# Source material:
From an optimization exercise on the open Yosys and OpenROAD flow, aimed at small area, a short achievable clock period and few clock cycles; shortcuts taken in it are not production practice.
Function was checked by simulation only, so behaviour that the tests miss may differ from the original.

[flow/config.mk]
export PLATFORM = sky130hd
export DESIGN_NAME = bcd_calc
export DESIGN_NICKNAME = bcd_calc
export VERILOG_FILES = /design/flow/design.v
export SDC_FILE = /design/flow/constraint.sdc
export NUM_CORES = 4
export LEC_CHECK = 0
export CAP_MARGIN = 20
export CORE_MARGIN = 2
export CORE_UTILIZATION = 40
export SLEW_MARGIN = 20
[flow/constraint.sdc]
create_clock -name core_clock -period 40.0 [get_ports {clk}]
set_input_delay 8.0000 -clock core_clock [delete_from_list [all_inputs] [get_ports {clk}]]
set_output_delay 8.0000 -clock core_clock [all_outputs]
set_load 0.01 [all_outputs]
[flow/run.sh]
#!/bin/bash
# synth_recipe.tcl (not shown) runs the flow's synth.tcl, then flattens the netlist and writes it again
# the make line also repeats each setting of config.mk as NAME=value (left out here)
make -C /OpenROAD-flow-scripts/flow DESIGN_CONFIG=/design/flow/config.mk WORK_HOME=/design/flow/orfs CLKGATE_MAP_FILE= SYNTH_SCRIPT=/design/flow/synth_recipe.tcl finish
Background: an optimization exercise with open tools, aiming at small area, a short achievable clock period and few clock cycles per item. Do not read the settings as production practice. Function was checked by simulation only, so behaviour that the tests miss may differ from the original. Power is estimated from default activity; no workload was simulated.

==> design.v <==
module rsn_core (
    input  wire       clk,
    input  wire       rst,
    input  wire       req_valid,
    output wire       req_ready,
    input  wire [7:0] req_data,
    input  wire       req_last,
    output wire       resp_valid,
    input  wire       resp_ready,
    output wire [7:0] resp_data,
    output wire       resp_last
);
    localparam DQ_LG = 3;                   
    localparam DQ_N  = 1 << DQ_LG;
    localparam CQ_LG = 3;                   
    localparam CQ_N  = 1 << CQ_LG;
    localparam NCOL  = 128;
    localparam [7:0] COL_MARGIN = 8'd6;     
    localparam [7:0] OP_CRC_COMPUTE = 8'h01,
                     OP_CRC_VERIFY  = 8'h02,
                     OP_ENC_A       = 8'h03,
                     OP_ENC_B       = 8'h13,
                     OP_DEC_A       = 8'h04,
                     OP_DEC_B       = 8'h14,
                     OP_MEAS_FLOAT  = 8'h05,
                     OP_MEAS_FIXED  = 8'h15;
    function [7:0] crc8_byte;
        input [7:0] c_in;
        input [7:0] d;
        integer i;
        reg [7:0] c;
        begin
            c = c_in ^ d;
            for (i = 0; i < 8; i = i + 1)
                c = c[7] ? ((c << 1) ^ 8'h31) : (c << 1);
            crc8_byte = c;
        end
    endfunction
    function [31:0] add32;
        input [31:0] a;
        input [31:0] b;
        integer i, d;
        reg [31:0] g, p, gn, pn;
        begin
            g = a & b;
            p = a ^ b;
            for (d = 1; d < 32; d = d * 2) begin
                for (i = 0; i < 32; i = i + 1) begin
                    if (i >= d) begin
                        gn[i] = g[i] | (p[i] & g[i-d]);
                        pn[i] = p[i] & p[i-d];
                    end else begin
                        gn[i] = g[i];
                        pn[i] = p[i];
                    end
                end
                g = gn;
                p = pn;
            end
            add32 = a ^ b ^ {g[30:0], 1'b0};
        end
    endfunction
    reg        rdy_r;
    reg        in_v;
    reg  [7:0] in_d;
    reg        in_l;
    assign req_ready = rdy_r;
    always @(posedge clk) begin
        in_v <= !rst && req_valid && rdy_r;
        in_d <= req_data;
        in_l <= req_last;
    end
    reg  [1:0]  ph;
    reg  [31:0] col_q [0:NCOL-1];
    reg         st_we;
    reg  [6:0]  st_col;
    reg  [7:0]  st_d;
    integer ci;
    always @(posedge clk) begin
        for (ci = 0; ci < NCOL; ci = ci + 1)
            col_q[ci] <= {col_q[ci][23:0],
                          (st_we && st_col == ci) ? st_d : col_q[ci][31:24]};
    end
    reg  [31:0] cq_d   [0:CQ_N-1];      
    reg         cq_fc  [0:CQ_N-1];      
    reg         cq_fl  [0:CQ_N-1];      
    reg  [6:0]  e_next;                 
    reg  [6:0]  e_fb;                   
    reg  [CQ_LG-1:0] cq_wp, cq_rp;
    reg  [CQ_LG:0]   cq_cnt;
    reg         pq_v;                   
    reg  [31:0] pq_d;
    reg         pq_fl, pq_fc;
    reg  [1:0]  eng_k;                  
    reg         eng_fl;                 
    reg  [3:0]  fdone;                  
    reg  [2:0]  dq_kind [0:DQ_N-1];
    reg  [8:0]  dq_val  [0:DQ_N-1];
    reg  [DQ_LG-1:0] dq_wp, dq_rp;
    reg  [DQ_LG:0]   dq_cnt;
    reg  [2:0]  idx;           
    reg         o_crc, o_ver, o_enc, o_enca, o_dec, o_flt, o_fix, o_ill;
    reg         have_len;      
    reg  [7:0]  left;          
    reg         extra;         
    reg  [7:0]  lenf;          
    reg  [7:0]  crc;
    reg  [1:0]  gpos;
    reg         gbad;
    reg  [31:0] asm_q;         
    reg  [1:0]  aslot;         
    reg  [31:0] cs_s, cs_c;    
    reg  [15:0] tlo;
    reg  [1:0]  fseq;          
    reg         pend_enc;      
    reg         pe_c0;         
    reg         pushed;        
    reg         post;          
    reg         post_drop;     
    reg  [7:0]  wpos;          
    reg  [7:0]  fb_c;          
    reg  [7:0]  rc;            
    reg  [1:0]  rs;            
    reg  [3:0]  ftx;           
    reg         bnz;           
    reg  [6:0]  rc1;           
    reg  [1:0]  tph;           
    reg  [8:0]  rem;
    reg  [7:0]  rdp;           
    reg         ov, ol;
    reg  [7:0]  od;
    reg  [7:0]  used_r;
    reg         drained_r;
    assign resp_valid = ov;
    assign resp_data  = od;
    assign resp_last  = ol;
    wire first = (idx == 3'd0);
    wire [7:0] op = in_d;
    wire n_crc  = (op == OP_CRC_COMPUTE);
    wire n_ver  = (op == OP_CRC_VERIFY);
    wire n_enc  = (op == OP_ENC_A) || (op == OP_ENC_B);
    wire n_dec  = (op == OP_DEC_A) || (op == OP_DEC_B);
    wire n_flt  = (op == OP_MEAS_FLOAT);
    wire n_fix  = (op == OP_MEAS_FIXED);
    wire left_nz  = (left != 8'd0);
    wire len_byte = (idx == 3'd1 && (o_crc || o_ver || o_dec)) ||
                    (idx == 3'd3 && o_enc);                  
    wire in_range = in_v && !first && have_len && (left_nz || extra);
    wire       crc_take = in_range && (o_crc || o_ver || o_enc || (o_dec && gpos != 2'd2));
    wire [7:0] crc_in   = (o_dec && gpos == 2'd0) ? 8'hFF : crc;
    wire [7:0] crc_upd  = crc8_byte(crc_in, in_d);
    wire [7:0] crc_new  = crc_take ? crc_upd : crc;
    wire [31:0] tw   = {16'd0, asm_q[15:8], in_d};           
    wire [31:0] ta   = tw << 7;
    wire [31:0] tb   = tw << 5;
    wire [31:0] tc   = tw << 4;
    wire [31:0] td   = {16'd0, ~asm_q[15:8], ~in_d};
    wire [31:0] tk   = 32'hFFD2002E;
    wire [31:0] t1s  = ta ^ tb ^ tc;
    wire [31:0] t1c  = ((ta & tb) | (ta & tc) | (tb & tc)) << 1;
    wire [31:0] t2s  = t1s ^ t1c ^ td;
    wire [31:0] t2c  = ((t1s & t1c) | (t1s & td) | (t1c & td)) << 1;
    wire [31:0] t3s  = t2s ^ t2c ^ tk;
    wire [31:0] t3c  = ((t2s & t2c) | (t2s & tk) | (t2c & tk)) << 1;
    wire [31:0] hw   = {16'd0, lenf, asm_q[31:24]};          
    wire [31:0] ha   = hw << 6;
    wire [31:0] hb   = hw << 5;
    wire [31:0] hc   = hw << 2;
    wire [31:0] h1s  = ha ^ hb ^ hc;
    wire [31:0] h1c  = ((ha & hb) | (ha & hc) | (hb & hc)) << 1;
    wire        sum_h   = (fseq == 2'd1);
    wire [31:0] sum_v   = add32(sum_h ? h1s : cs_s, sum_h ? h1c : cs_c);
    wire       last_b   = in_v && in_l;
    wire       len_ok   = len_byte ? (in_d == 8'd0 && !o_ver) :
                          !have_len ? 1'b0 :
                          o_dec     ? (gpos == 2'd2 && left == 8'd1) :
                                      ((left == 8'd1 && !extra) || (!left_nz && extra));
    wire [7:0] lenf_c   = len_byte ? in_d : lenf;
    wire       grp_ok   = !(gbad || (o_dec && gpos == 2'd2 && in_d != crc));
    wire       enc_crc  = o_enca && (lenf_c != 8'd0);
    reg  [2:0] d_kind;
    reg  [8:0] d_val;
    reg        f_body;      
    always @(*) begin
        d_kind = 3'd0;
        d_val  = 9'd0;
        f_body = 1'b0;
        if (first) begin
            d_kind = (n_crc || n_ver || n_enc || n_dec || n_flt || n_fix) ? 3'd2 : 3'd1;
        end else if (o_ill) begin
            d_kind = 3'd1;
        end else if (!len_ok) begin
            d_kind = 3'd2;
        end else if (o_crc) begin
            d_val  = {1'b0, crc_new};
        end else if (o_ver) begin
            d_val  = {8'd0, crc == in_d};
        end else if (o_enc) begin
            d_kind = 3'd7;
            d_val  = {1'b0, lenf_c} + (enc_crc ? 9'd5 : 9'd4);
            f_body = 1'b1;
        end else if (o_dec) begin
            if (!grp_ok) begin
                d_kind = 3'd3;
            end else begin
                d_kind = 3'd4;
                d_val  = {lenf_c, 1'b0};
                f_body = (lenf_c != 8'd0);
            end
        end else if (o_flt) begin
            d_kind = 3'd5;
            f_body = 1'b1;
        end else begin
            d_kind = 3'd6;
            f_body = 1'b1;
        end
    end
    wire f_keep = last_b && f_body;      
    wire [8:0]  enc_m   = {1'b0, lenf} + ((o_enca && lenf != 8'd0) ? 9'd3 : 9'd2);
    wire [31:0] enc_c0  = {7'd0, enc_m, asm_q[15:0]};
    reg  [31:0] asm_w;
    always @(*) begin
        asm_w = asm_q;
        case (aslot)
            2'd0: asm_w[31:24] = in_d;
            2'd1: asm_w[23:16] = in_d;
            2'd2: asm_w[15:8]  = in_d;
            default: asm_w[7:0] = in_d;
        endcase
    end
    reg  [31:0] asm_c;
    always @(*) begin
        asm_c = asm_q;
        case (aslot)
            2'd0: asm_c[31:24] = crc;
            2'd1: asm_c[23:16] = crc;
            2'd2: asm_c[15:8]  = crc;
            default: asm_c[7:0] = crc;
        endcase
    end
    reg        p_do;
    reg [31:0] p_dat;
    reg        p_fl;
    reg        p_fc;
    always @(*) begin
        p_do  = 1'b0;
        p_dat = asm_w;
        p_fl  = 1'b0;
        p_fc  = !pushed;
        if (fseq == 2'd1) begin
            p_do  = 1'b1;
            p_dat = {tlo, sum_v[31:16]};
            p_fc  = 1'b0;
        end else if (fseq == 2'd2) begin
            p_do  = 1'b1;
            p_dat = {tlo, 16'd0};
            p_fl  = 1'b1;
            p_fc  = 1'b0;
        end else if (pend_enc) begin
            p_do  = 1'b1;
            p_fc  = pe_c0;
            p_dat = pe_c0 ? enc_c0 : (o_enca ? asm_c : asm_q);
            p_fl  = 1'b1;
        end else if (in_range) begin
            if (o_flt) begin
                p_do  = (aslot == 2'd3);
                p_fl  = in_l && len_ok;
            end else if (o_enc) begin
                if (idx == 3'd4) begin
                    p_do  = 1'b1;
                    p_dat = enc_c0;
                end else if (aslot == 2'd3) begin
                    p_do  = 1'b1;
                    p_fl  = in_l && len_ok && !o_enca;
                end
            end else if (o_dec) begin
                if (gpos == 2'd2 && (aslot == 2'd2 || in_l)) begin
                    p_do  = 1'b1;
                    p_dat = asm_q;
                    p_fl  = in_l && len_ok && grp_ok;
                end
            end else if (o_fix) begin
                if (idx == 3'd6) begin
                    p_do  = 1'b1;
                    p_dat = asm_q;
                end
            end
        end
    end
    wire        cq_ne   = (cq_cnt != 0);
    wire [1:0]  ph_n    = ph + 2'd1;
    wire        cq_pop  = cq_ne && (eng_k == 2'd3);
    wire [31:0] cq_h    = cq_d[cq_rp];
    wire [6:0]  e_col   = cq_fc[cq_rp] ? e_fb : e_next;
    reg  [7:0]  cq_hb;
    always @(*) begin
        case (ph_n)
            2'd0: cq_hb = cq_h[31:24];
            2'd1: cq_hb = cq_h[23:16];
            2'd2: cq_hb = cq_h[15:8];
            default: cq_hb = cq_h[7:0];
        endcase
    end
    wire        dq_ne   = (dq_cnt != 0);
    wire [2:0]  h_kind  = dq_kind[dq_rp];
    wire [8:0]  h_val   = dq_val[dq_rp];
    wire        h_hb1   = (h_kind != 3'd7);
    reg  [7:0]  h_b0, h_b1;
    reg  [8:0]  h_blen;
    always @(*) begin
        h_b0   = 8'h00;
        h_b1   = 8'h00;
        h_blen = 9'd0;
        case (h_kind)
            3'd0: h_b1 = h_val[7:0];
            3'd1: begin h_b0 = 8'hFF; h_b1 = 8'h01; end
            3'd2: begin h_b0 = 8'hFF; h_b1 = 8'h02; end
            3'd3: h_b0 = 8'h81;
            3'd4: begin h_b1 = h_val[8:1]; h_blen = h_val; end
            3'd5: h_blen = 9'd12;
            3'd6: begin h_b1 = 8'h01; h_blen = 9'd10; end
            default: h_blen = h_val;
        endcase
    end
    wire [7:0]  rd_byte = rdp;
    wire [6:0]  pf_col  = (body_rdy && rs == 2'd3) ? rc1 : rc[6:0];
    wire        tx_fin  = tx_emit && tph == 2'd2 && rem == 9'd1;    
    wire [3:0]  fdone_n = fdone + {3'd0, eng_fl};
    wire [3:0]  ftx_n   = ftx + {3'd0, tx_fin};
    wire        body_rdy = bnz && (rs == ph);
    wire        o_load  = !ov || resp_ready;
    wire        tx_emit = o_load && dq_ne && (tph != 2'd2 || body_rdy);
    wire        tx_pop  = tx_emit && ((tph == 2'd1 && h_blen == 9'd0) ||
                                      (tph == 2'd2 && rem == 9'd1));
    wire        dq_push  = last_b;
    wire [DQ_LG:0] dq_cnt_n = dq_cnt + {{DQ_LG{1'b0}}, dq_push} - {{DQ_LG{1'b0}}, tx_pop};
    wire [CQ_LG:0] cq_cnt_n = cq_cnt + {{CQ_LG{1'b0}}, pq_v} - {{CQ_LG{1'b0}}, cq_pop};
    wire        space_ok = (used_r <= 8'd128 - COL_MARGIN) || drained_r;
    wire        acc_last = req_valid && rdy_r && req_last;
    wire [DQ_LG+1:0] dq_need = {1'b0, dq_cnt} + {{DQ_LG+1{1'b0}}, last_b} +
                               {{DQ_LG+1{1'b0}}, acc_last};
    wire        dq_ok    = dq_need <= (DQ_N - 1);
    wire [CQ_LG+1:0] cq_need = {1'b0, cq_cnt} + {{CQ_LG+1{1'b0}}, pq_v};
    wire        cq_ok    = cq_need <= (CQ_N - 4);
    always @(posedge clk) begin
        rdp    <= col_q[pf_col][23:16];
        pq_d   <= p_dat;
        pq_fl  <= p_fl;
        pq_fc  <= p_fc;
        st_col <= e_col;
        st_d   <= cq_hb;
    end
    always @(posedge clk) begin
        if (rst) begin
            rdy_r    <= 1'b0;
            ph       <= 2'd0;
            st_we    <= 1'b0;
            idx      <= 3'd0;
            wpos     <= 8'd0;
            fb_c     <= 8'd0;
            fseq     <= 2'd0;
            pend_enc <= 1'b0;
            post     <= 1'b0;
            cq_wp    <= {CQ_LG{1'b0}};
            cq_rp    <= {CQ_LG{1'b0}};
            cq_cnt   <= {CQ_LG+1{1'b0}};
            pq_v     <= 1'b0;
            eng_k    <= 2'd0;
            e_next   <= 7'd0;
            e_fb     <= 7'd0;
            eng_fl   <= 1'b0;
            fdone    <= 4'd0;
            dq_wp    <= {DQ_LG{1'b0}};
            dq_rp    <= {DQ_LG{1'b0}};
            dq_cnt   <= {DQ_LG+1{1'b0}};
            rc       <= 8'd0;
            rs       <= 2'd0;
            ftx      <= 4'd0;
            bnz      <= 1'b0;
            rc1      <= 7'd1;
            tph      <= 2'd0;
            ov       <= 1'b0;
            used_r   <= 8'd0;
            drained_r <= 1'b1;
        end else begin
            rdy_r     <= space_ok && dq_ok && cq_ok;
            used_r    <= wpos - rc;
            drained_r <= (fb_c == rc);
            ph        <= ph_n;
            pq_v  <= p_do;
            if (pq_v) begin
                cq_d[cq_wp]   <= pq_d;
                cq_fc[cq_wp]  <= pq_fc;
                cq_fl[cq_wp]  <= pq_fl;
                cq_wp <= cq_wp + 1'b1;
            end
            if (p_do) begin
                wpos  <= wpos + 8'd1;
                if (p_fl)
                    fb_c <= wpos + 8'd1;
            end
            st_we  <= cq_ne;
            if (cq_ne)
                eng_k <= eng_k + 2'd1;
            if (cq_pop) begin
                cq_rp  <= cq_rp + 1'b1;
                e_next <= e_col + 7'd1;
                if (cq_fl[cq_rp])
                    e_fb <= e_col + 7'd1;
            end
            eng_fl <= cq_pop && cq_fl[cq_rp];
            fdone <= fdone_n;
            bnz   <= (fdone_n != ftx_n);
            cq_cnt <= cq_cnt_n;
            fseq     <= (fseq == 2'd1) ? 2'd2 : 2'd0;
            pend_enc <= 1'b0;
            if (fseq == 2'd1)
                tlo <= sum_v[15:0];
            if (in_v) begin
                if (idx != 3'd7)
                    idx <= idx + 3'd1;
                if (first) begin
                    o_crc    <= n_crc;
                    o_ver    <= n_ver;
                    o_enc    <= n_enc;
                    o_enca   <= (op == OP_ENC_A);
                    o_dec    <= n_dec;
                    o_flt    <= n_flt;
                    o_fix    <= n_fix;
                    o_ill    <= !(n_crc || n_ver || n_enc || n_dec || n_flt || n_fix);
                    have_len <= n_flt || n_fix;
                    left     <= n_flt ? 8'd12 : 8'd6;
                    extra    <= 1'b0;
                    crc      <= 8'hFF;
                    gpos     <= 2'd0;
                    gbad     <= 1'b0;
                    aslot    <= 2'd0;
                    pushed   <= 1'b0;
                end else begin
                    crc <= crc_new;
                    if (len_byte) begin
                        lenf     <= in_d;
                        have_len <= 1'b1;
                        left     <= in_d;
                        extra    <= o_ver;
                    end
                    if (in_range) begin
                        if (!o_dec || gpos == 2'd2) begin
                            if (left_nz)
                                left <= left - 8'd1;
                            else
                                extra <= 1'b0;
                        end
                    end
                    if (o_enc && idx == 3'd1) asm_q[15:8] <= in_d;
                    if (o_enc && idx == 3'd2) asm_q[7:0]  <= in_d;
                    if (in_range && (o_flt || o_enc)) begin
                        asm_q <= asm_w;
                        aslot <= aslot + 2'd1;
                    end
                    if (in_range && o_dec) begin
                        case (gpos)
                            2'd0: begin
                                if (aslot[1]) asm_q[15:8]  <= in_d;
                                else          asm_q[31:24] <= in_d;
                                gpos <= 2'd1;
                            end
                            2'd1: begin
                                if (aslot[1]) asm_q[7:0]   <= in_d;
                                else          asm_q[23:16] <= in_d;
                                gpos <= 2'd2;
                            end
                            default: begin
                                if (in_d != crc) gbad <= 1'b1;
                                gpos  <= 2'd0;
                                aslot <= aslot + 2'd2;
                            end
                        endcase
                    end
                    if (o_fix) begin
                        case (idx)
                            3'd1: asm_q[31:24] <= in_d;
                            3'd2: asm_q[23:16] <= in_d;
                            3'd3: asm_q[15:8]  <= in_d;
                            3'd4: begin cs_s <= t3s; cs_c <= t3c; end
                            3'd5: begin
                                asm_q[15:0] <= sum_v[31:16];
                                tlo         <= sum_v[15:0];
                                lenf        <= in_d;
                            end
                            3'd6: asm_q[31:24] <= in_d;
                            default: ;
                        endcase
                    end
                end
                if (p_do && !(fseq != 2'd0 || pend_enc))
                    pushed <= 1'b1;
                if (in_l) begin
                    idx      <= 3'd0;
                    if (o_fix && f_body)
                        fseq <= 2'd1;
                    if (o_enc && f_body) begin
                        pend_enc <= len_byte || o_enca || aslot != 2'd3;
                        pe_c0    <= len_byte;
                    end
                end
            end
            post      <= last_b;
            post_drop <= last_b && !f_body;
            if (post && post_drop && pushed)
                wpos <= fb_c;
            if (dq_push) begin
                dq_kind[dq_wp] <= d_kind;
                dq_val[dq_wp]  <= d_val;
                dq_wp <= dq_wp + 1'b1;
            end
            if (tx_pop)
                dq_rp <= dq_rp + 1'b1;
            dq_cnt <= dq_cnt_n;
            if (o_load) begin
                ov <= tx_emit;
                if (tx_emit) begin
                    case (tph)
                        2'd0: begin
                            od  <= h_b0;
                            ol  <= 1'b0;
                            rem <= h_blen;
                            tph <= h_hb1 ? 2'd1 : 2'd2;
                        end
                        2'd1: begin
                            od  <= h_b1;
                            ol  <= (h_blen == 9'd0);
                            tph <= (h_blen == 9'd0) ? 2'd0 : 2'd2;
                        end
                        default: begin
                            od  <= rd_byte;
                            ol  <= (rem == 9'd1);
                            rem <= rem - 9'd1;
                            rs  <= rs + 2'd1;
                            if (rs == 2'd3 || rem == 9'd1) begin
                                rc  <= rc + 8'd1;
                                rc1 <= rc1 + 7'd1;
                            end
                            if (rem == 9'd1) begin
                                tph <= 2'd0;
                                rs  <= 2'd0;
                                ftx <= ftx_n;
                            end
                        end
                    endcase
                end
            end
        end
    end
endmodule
* * *
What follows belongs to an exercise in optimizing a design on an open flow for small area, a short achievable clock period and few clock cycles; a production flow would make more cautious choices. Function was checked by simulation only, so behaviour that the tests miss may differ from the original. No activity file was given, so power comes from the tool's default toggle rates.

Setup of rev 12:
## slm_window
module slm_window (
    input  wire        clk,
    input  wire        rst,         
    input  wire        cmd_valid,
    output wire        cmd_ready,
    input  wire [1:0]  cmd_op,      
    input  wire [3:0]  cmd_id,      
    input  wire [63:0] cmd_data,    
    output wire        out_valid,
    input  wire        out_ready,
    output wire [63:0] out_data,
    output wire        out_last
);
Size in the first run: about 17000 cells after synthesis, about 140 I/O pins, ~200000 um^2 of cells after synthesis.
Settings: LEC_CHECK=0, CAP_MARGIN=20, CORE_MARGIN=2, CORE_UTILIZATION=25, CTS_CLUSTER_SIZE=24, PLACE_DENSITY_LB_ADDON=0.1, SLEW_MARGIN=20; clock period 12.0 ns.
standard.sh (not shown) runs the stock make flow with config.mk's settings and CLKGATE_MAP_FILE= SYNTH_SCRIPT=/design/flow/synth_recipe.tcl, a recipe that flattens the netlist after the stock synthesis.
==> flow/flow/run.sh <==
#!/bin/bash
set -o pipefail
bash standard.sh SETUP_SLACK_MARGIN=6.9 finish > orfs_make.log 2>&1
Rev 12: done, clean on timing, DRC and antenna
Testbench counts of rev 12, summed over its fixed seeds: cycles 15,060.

# Work request:
Taking the entries above, write out exactly the lines starting with the line containing "3'd1: begin h_b0" and going on through the line containing "if (rst) begin", both included, and nothing else.

# Answer for this exercise:
            3'd1: begin h_b0 = 8'hFF; h_b1 = 8'h01; end
            3'd2: begin h_b0 = 8'hFF; h_b1 = 8'h02; end
            3'd3: h_b0 = 8'h81;
            3'd4: begin h_b1 = h_val[8:1]; h_blen = h_val; end
            3'd5: h_blen = 9'd12;
            3'd6: begin h_b1 = 8'h01; h_blen = 9'd10; end
            default: h_blen = h_val;
        endcase
    end
    wire [7:0]  rd_byte = rdp;
    wire [6:0]  pf_col  = (body_rdy && rs == 2'd3) ? rc1 : rc[6:0];
    wire        tx_fin  = tx_emit && tph == 2'd2 && rem == 9'd1;    
    wire [3:0]  fdone_n = fdone + {3'd0, eng_fl};
    wire [3:0]  ftx_n   = ftx + {3'd0, tx_fin};
    wire        body_rdy = bnz && (rs == ph);
    wire        o_load  = !ov || resp_ready;
    wire        tx_emit = o_load && dq_ne && (tph != 2'd2 || body_rdy);
    wire        tx_pop  = tx_emit && ((tph == 2'd1 && h_blen == 9'd0) ||
                                      (tph == 2'd2 && rem == 9'd1));
    wire        dq_push  = last_b;
    wire [DQ_LG:0] dq_cnt_n = dq_cnt + {{DQ_LG{1'b0}}, dq_push} - {{DQ_LG{1'b0}}, tx_pop};
    wire [CQ_LG:0] cq_cnt_n = cq_cnt + {{CQ_LG{1'b0}}, pq_v} - {{CQ_LG{1'b0}}, cq_pop};
    wire        space_ok = (used_r <= 8'd128 - COL_MARGIN) || drained_r;
    wire        acc_last = req_valid && rdy_r && req_last;
    wire [DQ_LG+1:0] dq_need = {1'b0, dq_cnt} + {{DQ_LG+1{1'b0}}, last_b} +
                               {{DQ_LG+1{1'b0}}, acc_last};
    wire        dq_ok    = dq_need <= (DQ_N - 1);
    wire [CQ_LG+1:0] cq_need = {1'b0, cq_cnt} + {{CQ_LG+1{1'b0}}, pq_v};
    wire        cq_ok    = cq_need <= (CQ_N - 4);
    always @(posedge clk) begin
        rdp    <= col_q[pf_col][23:16];
        pq_d   <= p_dat;
        pq_fl  <= p_fl;
        pq_fc  <= p_fc;
        st_col <= e_col;
        st_d   <= cq_hb;
    end
    always @(posedge clk) begin
        if (rst) begin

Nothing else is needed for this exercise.